I received the above quip from a non-City supporting relative shortly after the Queen’s death and it immediately made me recall the visit to Valley Parade by Queen Elizabeth and her husband Prince Philip on Thursday March 27 1997.

The visit marked the Centenary of Bradford’s royal charter as a city and it was her third visit to Bradford but her first to Valley Parade.

She arrived at Bradford Forster Square station on the Royal train and first visited the Cathedral to distribute Maundy Money before walking to the newly named Centenary Square, unveiling a plaque and paying respect at the Bradford City Fire Memorial.

I believe that she enjoyed lunch in City Hall before travelling by car up to Valley Parade where she was scheduled to formally open the new £1.5m Allied Colloids stand on the Midland Road side of the stadium.

The official party entered Valley Parade by the front entrance where she met club officials including Geoffrey Richmond and his wife Elizabeth.

We wondered if a conversation had taken place about cars as Geoffrey at the time had a Bentley GR1 and Elizabeth had ER1 on her vehicle. Surely the Queen should have trumped Elizabeth on that one.

It was largely thought that Geoffrey had been the prime mover behind the Queen coming to Valley Parade but in fact Associate Director Mike Smith was the instigator of this coup. Mike, through his work as a toastmaster, had the right contacts, including the Lord Lieutenant of the West Riding (West Yorkshire).

And that is how it came about.

The previous day, in anticipation of the visit, a security sweep of the stadium had taken place with many toilets sealed which required City staff to use the loo at the petrol station at the top of Valley Parade. One toilet remained in use – just in case!
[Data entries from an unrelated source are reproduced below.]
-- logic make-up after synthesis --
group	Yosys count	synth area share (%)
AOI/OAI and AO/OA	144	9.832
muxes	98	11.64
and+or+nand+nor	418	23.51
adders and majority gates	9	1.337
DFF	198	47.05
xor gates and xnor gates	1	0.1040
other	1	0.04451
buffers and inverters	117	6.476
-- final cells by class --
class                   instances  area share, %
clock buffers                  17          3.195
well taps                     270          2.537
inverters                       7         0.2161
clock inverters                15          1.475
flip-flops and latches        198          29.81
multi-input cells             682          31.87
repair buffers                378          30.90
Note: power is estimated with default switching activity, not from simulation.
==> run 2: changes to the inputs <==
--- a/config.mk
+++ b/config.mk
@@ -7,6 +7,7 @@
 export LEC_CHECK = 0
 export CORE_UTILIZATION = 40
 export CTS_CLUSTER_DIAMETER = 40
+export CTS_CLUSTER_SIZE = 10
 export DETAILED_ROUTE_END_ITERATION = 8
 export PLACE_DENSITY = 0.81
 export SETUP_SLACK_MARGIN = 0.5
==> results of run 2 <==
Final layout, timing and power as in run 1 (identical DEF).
## config.mk

```make
export PLATFORM = sky130hd
export DESIGN_NAME = mem_scan_reader_flat
export DESIGN_NICKNAME = d
export VERILOG_FILES = /design/src/rtl/mem_scan_reader_if.sv /design/src/rtl/mem_scan_reader.sv /design/src/flat_wrapper.sv
export SDC_FILE = /design/constraint.sdc
export NUM_CORES = 1
export LEC_CHECK = 0
export ABC_AREA = 1
export BUFFER_PORTS_ARGS = -buffer_cell sky130_fd_sc_hd__buf_2
export CAP_MARGIN = 20
export CELL_PAD_IN_SITES_DETAIL_PLACEMENT = 2
export CELL_PAD_IN_SITES_GLOBAL_PLACEMENT = 2
export CORE_MARGIN = 2
export CORE_UTILIZATION = 34
export DETAILED_ROUTE_END_ITERATION = 10
export GPL_ROUTABILITY_DRIVEN = 0
export PLACE_DENSITY = 0.91
export REMOVE_ABC_BUFFERS = 1
export SYNTH_ARGS = -nofsm -noshare
export SYNTH_HDL_FRONTEND = slang
export SYNTH_SLANG_ARGS = --single-unit
```

## constraint.sdc

```tcl
create_clock -name clk -period 2.2 [get_ports clk]
set_input_delay 0.44 -clock clk [delete_from_list [all_inputs] [get_ports clk]]
set_output_delay 0.44 -clock clk [all_outputs]
set_load 0.01 [all_outputs]
```
<file path="src/rtl/ultrasonic_ranger.sv">
// HC-SR04-style ultrasonic ranger: periodic trigger, echo pulse timed in clock cycles,
// result converted to whole centimetres with a flagged saturated timeout result.
module ultrasonic_ranger #(
  parameter int CLKS_PER_US = 100,
  parameter int TRIG_US     = 10,
  parameter int US_PER_CM   = 58,
  parameter int TIMEOUT_US  = 30000,
  parameter int PERIOD_US   = 60000,
  parameter int PV_WIDTH    = 9
) (
  input  logic                clk,
  input  logic                reset,
  input  logic                en,
  input  logic                echo,
  output logic                trig,
  output logic [PV_WIDTH-1:0] distance,
  output logic                valid,
  output logic                timeout
);

  localparam int unsigned T_TRIG = TRIG_US * CLKS_PER_US;
  localparam int unsigned T_CM   = US_PER_CM * CLKS_PER_US;
  localparam int unsigned T_TO   = TIMEOUT_US * CLKS_PER_US;
  localparam int unsigned T_PER  = PERIOD_US * CLKS_PER_US;
  localparam int unsigned T_TMAX = (T_TO > T_TRIG) ? T_TO : T_TRIG;

  localparam int TW = $clog2(T_TMAX + 1);
  localparam int PW = $clog2(T_PER + 1);
  localparam int SW = (T_CM > 1) ? $clog2(T_CM) : 1;

  // The cycle that detects the rise already carries echo, so it is counted on entry.
  localparam logic [SW-1:0]       SUB_INIT = (T_CM == 1) ? '0 : SW'(1);
  localparam logic [PV_WIDTH-1:0] CM_INIT  = (T_CM == 1) ? PV_WIDTH'(1) : '0;

  typedef enum logic [2:0] {
    IDLE,
    TRIG,
    WAIT_RISE,
    MEASURE,
    HOLDOFF
  } state_t;

  state_t              state;
  logic                sync1;
  logic                echo_s;
  logic [TW-1:0]       timer;
  logic [PW-1:0]       period_cnt;
  logic [SW-1:0]       sub_cnt;
  logic [PV_WIDTH-1:0] cm_cnt;

  always_ff @(posedge clk or posedge reset) begin
    if (reset) begin
      state      <= IDLE;
      sync1      <= 1'b0;
      echo_s     <= 1'b0;
      timer      <= '0;
      period_cnt <= '0;
      sub_cnt    <= '0;
      cm_cnt     <= '0;
      trig       <= 1'b0;
      distance   <= '0;
      valid      <= 1'b0;
      timeout    <= 1'b0;
    end else begin
      sync1  <= echo;
      echo_s <= sync1;
      valid  <= 1'b0;
      trig   <= en && (state == TRIG);

      if (state != IDLE)
        period_cnt <= period_cnt + 1'b1;
      if (state == TRIG || state == WAIT_RISE || state == MEASURE)
        timer <= timer + 1'b1;

      if (!en && state != IDLE) begin
        state <= IDLE;
      end else begin
        case (state)
          IDLE: begin
            if (en) begin
              state      <= TRIG;
              timer      <= '0;
              period_cnt <= '0;
            end
          end

          TRIG: begin
            if (timer == TW'(T_TRIG - 1)) begin
              state <= WAIT_RISE;
              timer <= '0;
            end
          end

          WAIT_RISE: begin
            if (echo_s) begin
              state   <= MEASURE;
              timer   <= '0;
              sub_cnt <= SUB_INIT;
              cm_cnt  <= CM_INIT;
            end else if (timer == TW'(T_TO)) begin
              state    <= HOLDOFF;
              timer    <= '0;
              distance <= '1;
              timeout  <= 1'b1;
              valid    <= 1'b1;
            end
          end

          MEASURE: begin
            if (!echo_s) begin
              state    <= HOLDOFF;
              timer    <= '0;
              distance <= cm_cnt;
              timeout  <= 1'b0;
              valid    <= 1'b1;
            end else if (timer == TW'(T_TO)) begin
              state    <= HOLDOFF;
              timer    <= '0;
              distance <= '1;
              timeout  <= 1'b1;
              valid    <= 1'b1;
            end else if (sub_cnt == SW'(T_CM - 1)) begin
              sub_cnt <= '0;
              if (cm_cnt != '1)
                cm_cnt <= cm_cnt + 1'b1;
            end else begin
              sub_cnt <= sub_cnt + 1'b1;
            end
          end

          HOLDOFF: begin
            if (period_cnt == PW'(T_PER - 1)) begin
              state      <= TRIG;
              timer      <= '0;
              period_cnt <= '0;
            end
          end

          default: state <= IDLE;
        endcase
      end
    end
  end

endmodule

</file>
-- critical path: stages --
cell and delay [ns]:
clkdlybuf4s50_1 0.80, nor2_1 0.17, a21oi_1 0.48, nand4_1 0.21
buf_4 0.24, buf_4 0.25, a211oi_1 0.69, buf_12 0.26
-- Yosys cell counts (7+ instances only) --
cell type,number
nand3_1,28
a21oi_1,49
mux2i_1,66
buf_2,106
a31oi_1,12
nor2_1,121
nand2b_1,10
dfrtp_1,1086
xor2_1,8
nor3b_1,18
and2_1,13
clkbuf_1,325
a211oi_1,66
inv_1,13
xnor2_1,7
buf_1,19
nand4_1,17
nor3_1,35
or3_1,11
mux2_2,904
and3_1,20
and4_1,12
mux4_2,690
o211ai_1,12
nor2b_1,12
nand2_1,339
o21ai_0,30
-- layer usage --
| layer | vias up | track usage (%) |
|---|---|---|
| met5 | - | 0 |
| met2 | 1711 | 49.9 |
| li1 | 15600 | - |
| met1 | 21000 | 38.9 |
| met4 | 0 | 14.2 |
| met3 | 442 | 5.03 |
===== src/rtl/tor_slot_sync_if.sv =====
// tor_slot_sync_if: control-channel RX stream bundle between the MAC and the slot-sync receiver.
interface tor_slot_sync_if;
   logic [63:0] tdata;
   logic [7:0]  tkeep;
   logic        tvalid;
   logic        tlast;
   logic        tready;

   modport master (output tdata, tkeep, tvalid, tlast, input tready);
   modport slave  (input tdata, tkeep, tvalid, tlast, output tready);
endinterface
### src/rtl/td_core_param.sv
// td_core_param: parametrised TD4-style CPU core, FETCH/EXEC FSM over an imem req/valid handshake
// Optional macro TD_CORE_HALT_EN turns opcode 1100 into HLT; otherwise 1100 is a NOP
module td_core_param #(
    parameter int DW = 4,
    parameter int AW = 4
) (
    input  logic          clk,
    input  logic          rst,
    input  logic          run,
    output logic          imem_req,
    output logic [AW-1:0] imem_addr,
    input  logic          imem_valid,
    input  logic [DW+3:0] imem_data,
    input  logic [DW-1:0] sw_in,
    output logic [DW-1:0] out,
    output logic          cf,
    output logic [AW-1:0] ip,
    output logic          instr_done,
    output logic          halted
);
    localparam int XW = (AW > DW) ? AW : DW;
    typedef enum logic {FETCH, EXEC} state_t;
    state_t state, state_n;
    logic [DW+3:0] ir;
    logic [DW-1:0] a, b, imm;
    logic [3:0] op;
    logic [XW-1:0] imm_x;
    logic [AW-1:0] tgt;
    logic exec, hit, hlt;

    assign op = ir[DW+3:DW];
    assign imm = ir[DW-1:0];
    // jump target truncates imm when AW<=DW, zero-extends it otherwise
    assign imm_x = XW'(imm);
    assign tgt = imm_x[AW-1:0];
    assign exec = state == EXEC;
    assign imem_req = (state == FETCH) && run && !halted;
    assign imem_addr = ip;
    assign hit = imem_req && imem_valid;

`ifdef TD_CORE_HALT_EN
    assign hlt = op == 4'b1100;
    always_ff @(posedge clk) begin
        if (rst) halted <= 1'b0;
        else if (exec && hlt) halted <= 1'b1;
    end
`else
    assign hlt = 1'b0;
    assign halted = 1'b0;
`endif

    always_comb begin
        state_n = exec ? FETCH : (hit ? EXEC : FETCH);
    end

    always_ff @(posedge clk) begin
        if (rst) begin
            state <= FETCH;
            a <= '0;
            b <= '0;
            out <= '0;
            ip <= '0;
            cf <= 1'b0;
            ir <= '0;
            instr_done <= 1'b0;
        end else begin
            state <= state_n;
            instr_done <= exec;
            if (hit) ir <= imem_data;
            if (exec) begin
                cf <= 1'b0;
                ip <= hlt ? ip : ip + AW'(1);
                case (op)
                    4'b0000: {cf, a} <= {1'b0, a} + {1'b0, imm};
                    4'b0001: a <= b;
                    4'b0010: a <= sw_in;
                    4'b0011: a <= imm;
                    4'b0100: b <= a;
                    4'b0101: {cf, b} <= {1'b0, b} + {1'b0, imm};
                    4'b0110: b <= sw_in;
                    4'b0111: b <= imm;
                    4'b1001: out <= b;
                    4'b1011: out <= imm;
                    4'b1110: if (!cf) ip <= tgt;
                    4'b1111: ip <= tgt;
                    default: ;
                endcase
            end
        end
    end
endmodule
==> src/rtl/mac_dot_seq.sv <==
// Sequences one MAC unit through an N-element dot product and holds the scalar result
// on a valid/ready output until the consumer takes it.
module mac_dot_seq #(
  parameter int DATA_WIDTH = 8,
  parameter int ACC_WIDTH  = 16,
  parameter int LEN_WIDTH  = 8
) (
  input  logic                  clk,
  input  logic                  reset,
  input  logic                  start,
  input  logic [LEN_WIDTH-1:0]  len,
  output logic                  busy,
  input  logic                  in_valid,
  output logic                  in_ready,
  input  logic [DATA_WIDTH-1:0] a_data,
  input  logic [DATA_WIDTH-1:0] b_data,
  output logic [DATA_WIDTH-1:0] mac_b,
  output logic [DATA_WIDTH-1:0] mac_c,
  output logic                  mac_clear,
  output logic                  mac_output_signal,
  input  logic [ACC_WIDTH-1:0]  mac_result,
  output logic [ACC_WIDTH-1:0]  result,
  output logic                  out_valid,
  input  logic                  out_ready
);

  typedef enum logic [1:0] {IDLE, RUN, DRAIN, HOLD} state_t;

  localparam logic [LEN_WIDTH-1:0] LEN_ONE = 1;

  state_t               state;
  state_t               state_next;
  logic [LEN_WIDTH-1:0] cnt;
  logic [LEN_WIDTH-1:0] len_q;
  logic                 beat;
  logic                 last_beat;

  assign beat      = (state == RUN) && in_valid;
  assign last_beat = beat && (cnt == (len_q - LEN_ONE));

  always_ff @(posedge clk or posedge reset) begin
    if (reset) begin
      state <= IDLE;
    end else begin
      state <= state_next;
    end
  end

  // A zero-length job skips RUN; DRAIN then reads the accumulator that IDLE just cleared.
  always_comb begin
    state_next = state;
    case (state)
      IDLE:    if (start) state_next = (len != '0) ? RUN : DRAIN;
      RUN:     if (last_beat) state_next = DRAIN;
      DRAIN:   state_next = HOLD;
      HOLD:    if (out_ready) state_next = IDLE;
      default: state_next = IDLE;
    endcase
  end

  always_comb begin
    busy              = (state != IDLE);
    in_ready          = 1'b0;
    mac_clear         = 1'b1;
    mac_output_signal = 1'b0;
    mac_b             = '0;
    mac_c             = '0;
    out_valid         = 1'b0;
    case (state)
      RUN: begin
        mac_clear = 1'b0;
        in_ready  = 1'b1;
        // Stall cycles feed zeros so the accumulator adds nothing.
        if (in_valid) begin
          mac_b = a_data;
          mac_c = b_data;
        end
      end
      DRAIN: begin
        mac_clear         = 1'b0;
        mac_output_signal = 1'b1;
      end
      HOLD: begin
        out_valid = 1'b1;
      end
      default: begin
      end
    endcase
  end

  always_ff @(posedge clk or posedge reset) begin
    if (reset) begin
      cnt    <= '0;
      len_q  <= '0;
      result <= '0;
    end else begin
      if ((state == IDLE) && start && (len != '0)) begin
        len_q <= len;
        cnt   <= '0;
      end
      if (beat) begin
        cnt <= cnt + LEN_ONE;
      end
      if (state == DRAIN) begin
        result <= mac_result;
      end
    end
  end

endmodule
`config.mk`:
```
export PLATFORM = sky130hd
export DESIGN_NAME = slink_tx_sched
export DESIGN_NICKNAME = d
export VERILOG_FILES = /design/src/rtl/slink_pkg.sv /design/src/rtl/slink_rr_arb.sv /design/src/rtl/slink_tx_sched.sv
export SDC_FILE = /design/constraint.sdc
export NUM_CORES = 1
export LEC_CHECK = 0
export BUFFER_PORTS_ARGS = -buffer_cell sky130_fd_sc_hd__buf_2
export CAP_MARGIN = 10
export CORE_MARGIN = 3
export CORE_UTILIZATION = 54
export DETAILED_ROUTE_END_ITERATION = 7
export GPL_TIMING_DRIVEN = 0
export PLACE_DENSITY = 0.87
export SLEW_MARGIN = 10
export SYNTH_ARGS = -nofsm -noshare
export SYNTH_HDL_FRONTEND = slang
export SYNTH_SLANG_ARGS = --single-unit
```
`constraint.sdc`:
```
create_clock -name clk_125m -period 2.6 [get_ports clk_125m]
set_input_delay 0.26 -clock clk_125m [delete_from_list [all_inputs] [get_ports clk_125m]]
set_output_delay 0.26 -clock clk_125m [all_outputs]
set_load 0.01 [all_outputs]
```
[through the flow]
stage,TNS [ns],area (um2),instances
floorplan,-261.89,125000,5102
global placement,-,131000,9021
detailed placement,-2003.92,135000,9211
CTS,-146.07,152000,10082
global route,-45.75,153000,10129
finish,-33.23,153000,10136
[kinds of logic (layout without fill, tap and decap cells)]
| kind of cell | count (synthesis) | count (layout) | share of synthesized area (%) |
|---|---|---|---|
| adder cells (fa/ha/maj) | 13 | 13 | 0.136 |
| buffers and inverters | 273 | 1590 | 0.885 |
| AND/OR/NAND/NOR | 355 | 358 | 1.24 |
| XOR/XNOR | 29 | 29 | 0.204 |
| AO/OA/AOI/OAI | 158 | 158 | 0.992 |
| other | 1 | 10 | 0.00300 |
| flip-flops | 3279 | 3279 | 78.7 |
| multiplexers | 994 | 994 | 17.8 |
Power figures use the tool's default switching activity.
[src/rtl/mem_port_arbiter_if.sv]
// Bundle of the CPU, DMA and memory-side signals around the shared 16-bit memory port.
// The arbiter takes the slave view; requesters and the memory model take the master view.
interface mem_port_arbiter_if;
  logic        cpu_req;
  logic        cpu_we;
  logic [15:0] cpu_addr;
  logic [15:0] cpu_wdata;
  logic        cpu_gnt;
  logic        cpu_rvalid;
  logic [15:0] cpu_rdata;

  logic        dma_req;
  logic        dma_we;
  logic        dma_lock;
  logic [15:0] dma_addr;
  logic [15:0] dma_wdata;
  logic        dma_gnt;
  logic        dma_rvalid;
  logic [15:0] dma_rdata;

  logic [15:0] mem_addr;
  logic        mem_we;
  logic        mem_re;
  logic [15:0] mem_wdata;
  logic [15:0] mem_rdata;

  modport slave (
    input  cpu_req, cpu_we, cpu_addr, cpu_wdata,
    input  dma_req, dma_we, dma_lock, dma_addr, dma_wdata,
    input  mem_rdata,
    output cpu_gnt, cpu_rvalid, cpu_rdata,
    output dma_gnt, dma_rvalid, dma_rdata,
    output mem_addr, mem_we, mem_re, mem_wdata
  );

  modport master (
    output cpu_req, cpu_we, cpu_addr, cpu_wdata,
    output dma_req, dma_we, dma_lock, dma_addr, dma_wdata,
    output mem_rdata,
    input  cpu_gnt, cpu_rvalid, cpu_rdata,
    input  dma_gnt, dma_rvalid, dma_rdata,
    input  mem_addr, mem_we, mem_re, mem_wdata
  );
endinterface

[src/rtl/mem_port_arbiter.sv]
// CPU/DMA arbiter for the single memory port: CPU fixed priority, a starvation counter that
// guarantees DMA progress, and bounded locked DMA bursts followed by a one-cycle CPU window.
module mem_port_arbiter #(
  parameter int unsigned MAX_WAIT  = 8,
  parameter int unsigned MAX_BURST = 4,
  parameter int unsigned WAIT_W    = 4,
  parameter int unsigned BURST_W   = 3
) (
  input logic                clk,
  input logic                reset,
  mem_port_arbiter_if.slave  bus
);

  typedef enum logic [1:0] {StIdle, StDmaBurst, StCool} state_e;

  state_e               r_state;
  logic [WAIT_W-1:0]    r_wait_cnt;
  logic [BURST_W-1:0]   r_beat_cnt;
  logic                 r_cpu_rvalid;
  logic                 r_dma_rvalid;

  logic                 w_cpu_gnt;
  logic                 w_dma_gnt;
  logic                 w_dma_starved;
  logic [BURST_W-1:0]   w_beat_inc;

  assign w_dma_starved = bus.dma_req && (r_wait_cnt == WAIT_W'(MAX_WAIT));
  assign w_beat_inc    = r_beat_cnt + 1'b1;

  // Grants are gated by reset so an asynchronous reset kills the access at once.
  always_comb begin
    w_cpu_gnt = 1'b0;
    w_dma_gnt = 1'b0;
    if (!reset) begin
      case (r_state)
        StIdle: begin
          if (w_dma_starved)     w_dma_gnt = 1'b1;
          else if (bus.cpu_req)  w_cpu_gnt = 1'b1;
          else                   w_dma_gnt = bus.dma_req;
        end
        StDmaBurst: w_dma_gnt = bus.dma_req;
        StCool: begin
          w_cpu_gnt = bus.cpu_req;
          w_dma_gnt = bus.dma_req && !bus.cpu_req;
        end
        default: ;
      endcase
    end
  end

  assign bus.cpu_gnt    = w_cpu_gnt;
  assign bus.dma_gnt    = w_dma_gnt;
  assign bus.cpu_rvalid = r_cpu_rvalid;
  assign bus.dma_rvalid = r_dma_rvalid;
  assign bus.cpu_rdata  = bus.mem_rdata;
  assign bus.dma_rdata  = bus.mem_rdata;

  assign bus.mem_addr  = w_dma_gnt ? bus.dma_addr  : bus.cpu_addr;
  assign bus.mem_wdata = w_dma_gnt ? bus.dma_wdata : bus.cpu_wdata;
  assign bus.mem_we    = (w_cpu_gnt & bus.cpu_we)  | (w_dma_gnt & bus.dma_we);
  assign bus.mem_re    = (w_cpu_gnt & ~bus.cpu_we) | (w_dma_gnt & ~bus.dma_we);

  always_ff @(posedge clk or posedge reset) begin
    if (reset) begin
      r_state      <= StIdle;
      r_wait_cnt   <= '0;
      r_beat_cnt   <= '0;
      r_cpu_rvalid <= 1'b0;
      r_dma_rvalid <= 1'b0;
    end else begin
      r_cpu_rvalid <= w_cpu_gnt && !bus.cpu_we;
      r_dma_rvalid <= w_dma_gnt && !bus.dma_we;

      if (!bus.dma_req || w_dma_gnt) begin
        r_wait_cnt <= '0;
      end else if (r_wait_cnt != WAIT_W'(MAX_WAIT)) begin
        r_wait_cnt <= r_wait_cnt + 1'b1;
      end

      case (r_state)
        StIdle: begin
          if (w_dma_gnt && bus.dma_lock) begin
            r_state    <= StDmaBurst;
            r_beat_cnt <= BURST_W'(1);
          end
        end
        StDmaBurst: begin
          if (w_dma_gnt) r_beat_cnt <= w_beat_inc;
          // The beat granted now is the last one allowed once the count reaches MAX_BURST.
          if (!bus.dma_req || !bus.dma_lock) begin
            r_state <= StIdle;
          end else if (w_beat_inc == BURST_W'(MAX_BURST)) begin
            r_state <= StCool;
          end
        end
        StCool: begin
          r_state    <= StIdle;
          r_beat_cnt <= '0;
        end
        default: r_state <= StIdle;
      endcase
    end
  end

endmodule
<file path="config.mk">
export PLATFORM = sky130hd
export DESIGN_NAME = io_stall_controller
export DESIGN_NICKNAME = d
export VERILOG_FILES = /design/src/rtl/io_stall_controller.sv
export SDC_FILE = /design/constraint.sdc
export NUM_CORES = 1
export LEC_CHECK = 0
export CAP_MARGIN = 40
export CORE_MARGIN = 5
export CORE_UTILIZATION = 43
export CTS_CLUSTER_SIZE = 25
export DETAILED_ROUTE_END_ITERATION = 8
export PLACE_DENSITY = 0.85
export SLEW_MARGIN = 20
export SYNTH_ARGS = -nofsm -noshare
export SYNTH_HDL_FRONTEND = slang
export SYNTH_SLANG_ARGS = --single-unit
export TNS_END_PERCENT = 100
</file>
<file path="constraint.sdc">
create_clock -name clk -period 3.2 [get_ports clk]
set_input_delay 0.32 -clock clk [delete_from_list [all_inputs] [get_ports clk]]
set_output_delay 0.32 -clock clk [all_outputs]
set_load 0.01 [all_outputs]
</file>
<file path="src/rtl/div_unit.sv">
// -----------------------------------------------------------------------------
// div_unit
//
// Multi-cycle 32-bit integer divider for the DIV/DIVU instructions. Operands
// come straight from the register-file read ports (rs = dividend, rt =
// divisor). A restoring shift-subtract loop runs for 32 iterations on operand
// magnitudes, and the latched signs are applied in a final cycle. Quotient
// goes to LO and remainder goes to HI.
//
// Handshake: `start` is a request and `busy`=0 is the matching ready. A
// division is accepted on the rising edge where start=1 and busy=0. The
// operands are captured on that edge and do not have to be held afterwards.
// A start seen while busy=1 is dropped, not queued. Completion is a one-cycle
// `done` pulse. `quotient`/`remainder` are valid from that pulse and hold until
// the next completion.
//
// Ports:
//   clk          in   1   clock; all state changes on the rising edge
//   rst          in   1   synchronous, active-high reset (aborts any run)
//   start        in   1   division request, honoured only while busy=0
//   is_signed    in   1   1 = DIV (two's complement), 0 = DIVU
//   dividend     in  32   rs value
//   divisor      in  32   rt value
//   busy         out  1   division in progress (RUN or FIN)
//   done         out  1   one-cycle pulse, results just updated
//   quotient     out 32   LO result
//   remainder    out 32   HI result
//   dbg_state_o  out  2   current FSM state (IDLE=0, RUN=1, FIN=2)
// -----------------------------------------------------------------------------
module div_unit (
  input  logic        clk,
  input  logic        rst,
  input  logic        start,
  input  logic        is_signed,
  input  logic [31:0] dividend,
  input  logic [31:0] divisor,
  output logic        busy,
  output logic        done,
  output logic [31:0] quotient,
  output logic [31:0] remainder,
  output logic [1:0]  dbg_state_o
);

  typedef enum logic [1:0] {
    IDLE = 2'd0,
    RUN  = 2'd1,
    FIN  = 2'd2
  } state_e;

  state_e      state_q, state_d;
  logic [4:0]  cnt_q, cnt_d;      // iteration index 0..31
  logic [31:0] rem_q, rem_d;      // partial remainder
  logic [31:0] dvd_q, dvd_d;      // dividend bits shift out, quotient bits shift in
  logic [31:0] dvs_q, dvs_d;      // divisor magnitude
  logic        q_neg_q, q_neg_d;  // quotient must be negated at the end
  logic        r_neg_q, r_neg_d;  // remainder must be negated at the end
  logic [31:0] quot_q, quot_d;
  logic [31:0] rmd_q, rmd_d;
  logic        done_q, done_d;

  // Operand signs and magnitudes. For DIVU the operands are taken as-is.
  // |0x80000000| stays 0x80000000, which is correct when read as unsigned.
  logic        dvd_neg, dvs_neg;
  logic [31:0] dvd_abs, dvs_abs;

  assign dvd_neg = is_signed & dividend[31];
  assign dvs_neg = is_signed & divisor[31];
  assign dvd_abs = dvd_neg ? (~dividend + 32'd1) : dividend;
  assign dvs_abs = dvs_neg ? (~divisor + 32'd1) : divisor;

  // One restoring step. The shifted partial remainder is 33 bits wide. When
  // the trial subtraction succeeds, the difference is smaller than the divisor,
  // so a 32-bit subtraction already gives the exact kept value.
  logic [32:0] shifted;
  logic        keep;
  logic [31:0] diff;

  assign shifted = {rem_q, dvd_q[31]};
  assign keep    = (shifted >= {1'b0, dvs_q});
  assign diff    = shifted[31:0] - dvs_q;

  always_comb begin
    state_d = state_q;
    cnt_d   = cnt_q;
    rem_d   = rem_q;
    dvd_d   = dvd_q;
    dvs_d   = dvs_q;
    q_neg_d = q_neg_q;
    r_neg_d = r_neg_q;
    quot_d  = quot_q;
    rmd_d   = rmd_q;
    done_d  = 1'b0;

    case (state_q)
      IDLE: begin
        if (start) begin
          state_d = RUN;
          dvd_d   = dvd_abs;
          dvs_d   = dvs_abs;
          // With a zero divisor, dvs_neg is 0, so the quotient sign follows
          // the dividend. That produces q=1 for a negative dividend.
          q_neg_d = dvd_neg ^ dvs_neg;
          r_neg_d = dvd_neg;
          rem_d   = 32'd0;
          cnt_d   = 5'd0;
        end
      end

      RUN: begin
        dvd_d = {dvd_q[30:0], keep};
        rem_d = keep ? diff : shifted[31:0];
        cnt_d = cnt_q + 5'd1;
        if (cnt_q == 5'd31) begin
          state_d = FIN;
        end
      end

      FIN: begin
        quot_d  = q_neg_q ? (~dvd_q + 32'd1) : dvd_q;
        rmd_d   = r_neg_q ? (~rem_q + 32'd1) : rem_q;
        done_d  = 1'b1;
        state_d = IDLE;
      end

      default: begin
        state_d = IDLE;
      end
    endcase
  end

  always_ff @(posedge clk) begin
    if (rst) begin
      state_q <= IDLE;
      cnt_q   <= 5'd0;
      rem_q   <= 32'd0;
      dvd_q   <= 32'd0;
      dvs_q   <= 32'd0;
      q_neg_q <= 1'b0;
      r_neg_q <= 1'b0;
      quot_q  <= 32'd0;
      rmd_q   <= 32'd0;
      done_q  <= 1'b0;
    end else begin
      state_q <= state_d;
      cnt_q   <= cnt_d;
      rem_q   <= rem_d;
      dvd_q   <= dvd_d;
      dvs_q   <= dvs_d;
      q_neg_q <= q_neg_d;
      r_neg_q <= r_neg_d;
      quot_q  <= quot_d;
      rmd_q   <= rmd_d;
      done_q  <= done_d;
    end
  end

  // done is registered out of FIN, so it is high only while the FSM is back
  // in IDLE. That keeps busy and done mutually exclusive.
  assign busy        = (state_q != IDLE);
  assign done        = done_q;
  assign quotient    = quot_q;
  assign remainder   = rmd_q;
  assign dbg_state_o = state_q;

endmodule

</file>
On the day security was stepped up with (allegedly) snipers on the main stand roof.

A section of the new seating in the Midland Road stand was removed leaving special raised seating for the Queen and Prince Philip.

The stand’s construction was completed the previous year and used for the first time on Boxing Day when a crowd of 17,475 attended a game against Sheffield United.

The Queen and Prince Philip walked from the banqueting suite and walked through the stand to pitch level.

She had previously met club officials and staff, which included Christine Gilliver, and both Alan and Gladys Hannah. Gladys probably outshone the Queen that day as she was a very regal lady in her own right.

At pitch level the party crossed the pitch along the halfway line where she was introduced to Stuart McCall, Bobby Campbell and World Cup winner Bobby Charlton.

On the day City sat fourth from bottom of the second tier with just two points separating them from the relegation places.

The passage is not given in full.